Here is how effective change teams use readiness data:
Gate decisions. Use readiness assessment outputs as a formal input to go/no-go decisions at key programme milestones. If the assessment reveals that leadership alignment is weak or that impacted groups have no capacity in Q3, that information should trigger a genuine conversation about timing, not just a note in the risk register.
Targeted interventions. Readiness data that is segmented by business unit, role, or stakeholder group allows change teams to deploy their limited resources where the risk is highest. Rather than a blanket communications plan, you can design targeted engagement for the groups showing the lowest readiness scores.
Design adjustments. Early readiness assessment, conducted before detailed implementation design, can shape how the change is rolled out. A phased implementation, a longer stabilisation period, or a modified training design may be the right response to readiness data. These decisions are much easier to make before the implementation plan is finalised than after it.
Progress tracking. Conducting readiness assessments at multiple points in the programme allows you to track whether your interventions are working. If awareness scores are not improving after three rounds of communications, the communications strategy needs to change.
Common mistakes in change readiness assessment
The five most common mistakes we see in practice are:
Assessing too late. A readiness assessment conducted four weeks before go-live is not a planning tool. It is damage assessment. Assessment needs to start at programme initiation.
Assessing at the wrong level. Business unit-level readiness scores hide the specific groups where risk is concentrated. Always segment by role or stakeholder group.
Treating subjective ratings as objective data. Readiness assessment involves human judgement applied to inherently ambiguous questions. The data needs to be triangulated, from interviews, observation, and document review, not just surveys.
Separating readiness from implementation planning. If the change team and the programme team are operating independently, readiness data will not reach the people who can act on it.
Assessing without a plan to act. If you are not prepared to delay, redesign, or re-resource based on what the assessment reveals, do not conduct it. A readiness assessment that produces no action undermines trust in the process.
Using digital tools to support change readiness assessment
Managing readiness assessment data across large, complex programmes quickly becomes unwieldy with spreadsheets and documents.
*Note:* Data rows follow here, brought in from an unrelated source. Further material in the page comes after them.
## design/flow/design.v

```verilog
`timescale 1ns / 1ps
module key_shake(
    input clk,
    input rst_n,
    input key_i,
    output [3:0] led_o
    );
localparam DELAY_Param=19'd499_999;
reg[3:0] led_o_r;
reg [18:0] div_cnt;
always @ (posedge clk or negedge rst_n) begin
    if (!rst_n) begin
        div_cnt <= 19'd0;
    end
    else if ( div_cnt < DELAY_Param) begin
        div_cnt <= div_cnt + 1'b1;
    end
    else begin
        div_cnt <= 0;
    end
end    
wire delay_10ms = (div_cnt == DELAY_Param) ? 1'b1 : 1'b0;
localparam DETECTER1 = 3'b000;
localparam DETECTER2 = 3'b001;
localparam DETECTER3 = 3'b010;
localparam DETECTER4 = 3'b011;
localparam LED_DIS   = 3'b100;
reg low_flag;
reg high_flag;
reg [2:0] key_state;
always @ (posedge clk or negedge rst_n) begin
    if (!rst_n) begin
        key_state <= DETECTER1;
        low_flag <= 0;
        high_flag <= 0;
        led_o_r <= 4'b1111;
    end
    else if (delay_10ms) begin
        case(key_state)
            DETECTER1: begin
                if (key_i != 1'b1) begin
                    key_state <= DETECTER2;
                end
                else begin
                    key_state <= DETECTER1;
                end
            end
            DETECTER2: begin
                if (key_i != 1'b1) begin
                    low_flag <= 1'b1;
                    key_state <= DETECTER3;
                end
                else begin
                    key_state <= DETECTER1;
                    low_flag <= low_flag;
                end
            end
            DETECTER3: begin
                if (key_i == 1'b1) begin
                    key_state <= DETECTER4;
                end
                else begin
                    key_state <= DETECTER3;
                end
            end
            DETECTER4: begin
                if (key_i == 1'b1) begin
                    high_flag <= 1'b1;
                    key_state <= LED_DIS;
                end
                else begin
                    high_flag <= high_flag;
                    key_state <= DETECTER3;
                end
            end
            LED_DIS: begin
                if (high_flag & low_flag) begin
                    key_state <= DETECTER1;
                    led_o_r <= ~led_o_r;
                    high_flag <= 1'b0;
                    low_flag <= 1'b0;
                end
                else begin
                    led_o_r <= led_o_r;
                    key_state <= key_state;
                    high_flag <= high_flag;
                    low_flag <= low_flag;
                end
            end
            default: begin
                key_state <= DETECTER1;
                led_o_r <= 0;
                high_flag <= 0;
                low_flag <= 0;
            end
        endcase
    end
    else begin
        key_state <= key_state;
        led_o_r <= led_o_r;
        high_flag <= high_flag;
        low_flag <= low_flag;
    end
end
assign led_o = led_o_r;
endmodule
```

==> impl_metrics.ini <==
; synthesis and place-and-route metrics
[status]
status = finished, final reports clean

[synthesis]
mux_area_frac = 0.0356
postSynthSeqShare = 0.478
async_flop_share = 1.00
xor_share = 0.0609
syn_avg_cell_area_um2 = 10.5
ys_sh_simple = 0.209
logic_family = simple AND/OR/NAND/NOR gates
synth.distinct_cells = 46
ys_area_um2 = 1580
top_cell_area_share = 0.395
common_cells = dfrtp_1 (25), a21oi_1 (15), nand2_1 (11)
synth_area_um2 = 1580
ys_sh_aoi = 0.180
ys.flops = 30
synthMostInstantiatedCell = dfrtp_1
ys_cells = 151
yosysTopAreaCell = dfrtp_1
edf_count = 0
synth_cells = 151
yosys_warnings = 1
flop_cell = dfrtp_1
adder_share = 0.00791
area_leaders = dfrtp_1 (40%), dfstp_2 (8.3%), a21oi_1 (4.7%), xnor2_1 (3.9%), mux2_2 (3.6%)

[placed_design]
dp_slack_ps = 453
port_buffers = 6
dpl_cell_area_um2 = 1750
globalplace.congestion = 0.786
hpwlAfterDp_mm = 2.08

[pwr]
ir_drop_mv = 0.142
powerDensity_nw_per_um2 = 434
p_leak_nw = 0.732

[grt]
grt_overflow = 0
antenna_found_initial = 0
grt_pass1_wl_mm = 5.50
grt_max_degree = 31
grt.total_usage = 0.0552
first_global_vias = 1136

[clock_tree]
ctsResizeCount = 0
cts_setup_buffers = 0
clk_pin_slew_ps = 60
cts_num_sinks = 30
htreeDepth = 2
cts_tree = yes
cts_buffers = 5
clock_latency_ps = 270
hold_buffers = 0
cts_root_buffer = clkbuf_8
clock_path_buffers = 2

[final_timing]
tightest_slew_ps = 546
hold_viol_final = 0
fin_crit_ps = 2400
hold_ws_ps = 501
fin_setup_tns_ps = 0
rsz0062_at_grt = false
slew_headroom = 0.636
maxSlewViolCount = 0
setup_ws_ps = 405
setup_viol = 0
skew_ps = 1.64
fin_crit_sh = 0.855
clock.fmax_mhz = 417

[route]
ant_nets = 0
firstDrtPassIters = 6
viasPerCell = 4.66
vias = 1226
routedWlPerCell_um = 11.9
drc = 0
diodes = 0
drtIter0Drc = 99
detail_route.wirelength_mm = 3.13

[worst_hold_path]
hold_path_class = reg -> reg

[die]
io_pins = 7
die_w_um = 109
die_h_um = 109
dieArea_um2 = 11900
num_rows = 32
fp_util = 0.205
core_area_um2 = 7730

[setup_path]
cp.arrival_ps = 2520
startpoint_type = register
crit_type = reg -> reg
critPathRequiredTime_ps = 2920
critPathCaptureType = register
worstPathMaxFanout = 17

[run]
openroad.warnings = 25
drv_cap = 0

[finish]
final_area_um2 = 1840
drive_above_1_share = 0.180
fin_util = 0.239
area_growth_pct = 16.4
Digital change management platforms allow teams to capture readiness data systematically, track it over time, and connect it to other programme data such as change impact, training completion and adoption metrics.
The Change Compass supports this kind of integrated approach, allowing change teams to assess readiness at the stakeholder group level and track how it evolves as the programme progresses. This creates a living picture of programme readiness rather than a static snapshot, which is particularly valuable for multi-year transformation programmes where readiness conditions shift significantly over time.
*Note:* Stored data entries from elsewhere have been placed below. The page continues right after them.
**design/flow/design.v**
```verilog
module datamemory
#(
    parameter addresswidth  = 8,
    parameter depth         = 2**addresswidth,
    parameter width         = 32
)
(
    input 		                clk,
    output reg [width-1:0]      dataOut,
    input [addresswidth-1:0]    address,
    input                       writeEnable,
    input [width-1:0]           dataIn
);
    reg [width-1:0] memory [depth-1:0];
    always @(posedge clk) begin
        if(writeEnable)
            memory[address] <= dataIn;
        dataOut <= memory[address];
    end
endmodule
```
If you would like to see how this works in practice, book a weekly demo to explore how leading organisations use data-driven readiness tracking to make better go-live decisions.
A change readiness assessment, done well, is one of the highest-return activities a change team can undertake. It surfaces risks early enough to be addressed, creates the evidence base for difficult programme conversations, and focuses change resources on the groups and dimensions where they are most needed.
The organisations that manage change most effectively treat readiness not as a pre-launch checklist but as a continuous, multi-dimensional discipline that informs decisions throughout the programme lifecycle. They assess leadership alignment, stakeholder awareness and desire, organisational capacity, process readiness, and cultural fit, and they use what they find to improve their implementation approach.
The question is not whether you can afford to conduct a thorough change readiness assessment. It is whether you can afford not to.
Frequently asked questions
What is a change readiness assessment?
A change readiness assessment is a structured evaluation of an organisation’s capacity and willingness to implement a specific change successfully. It examines multiple dimensions including leadership alignment, stakeholder awareness and desire, organisational capacity, process and systems readiness, and cultural fit. Unlike a simple survey, a robust readiness assessment triangulates data from multiple sources and produces actionable insights for programme planning.
When should a change readiness assessment be conducted?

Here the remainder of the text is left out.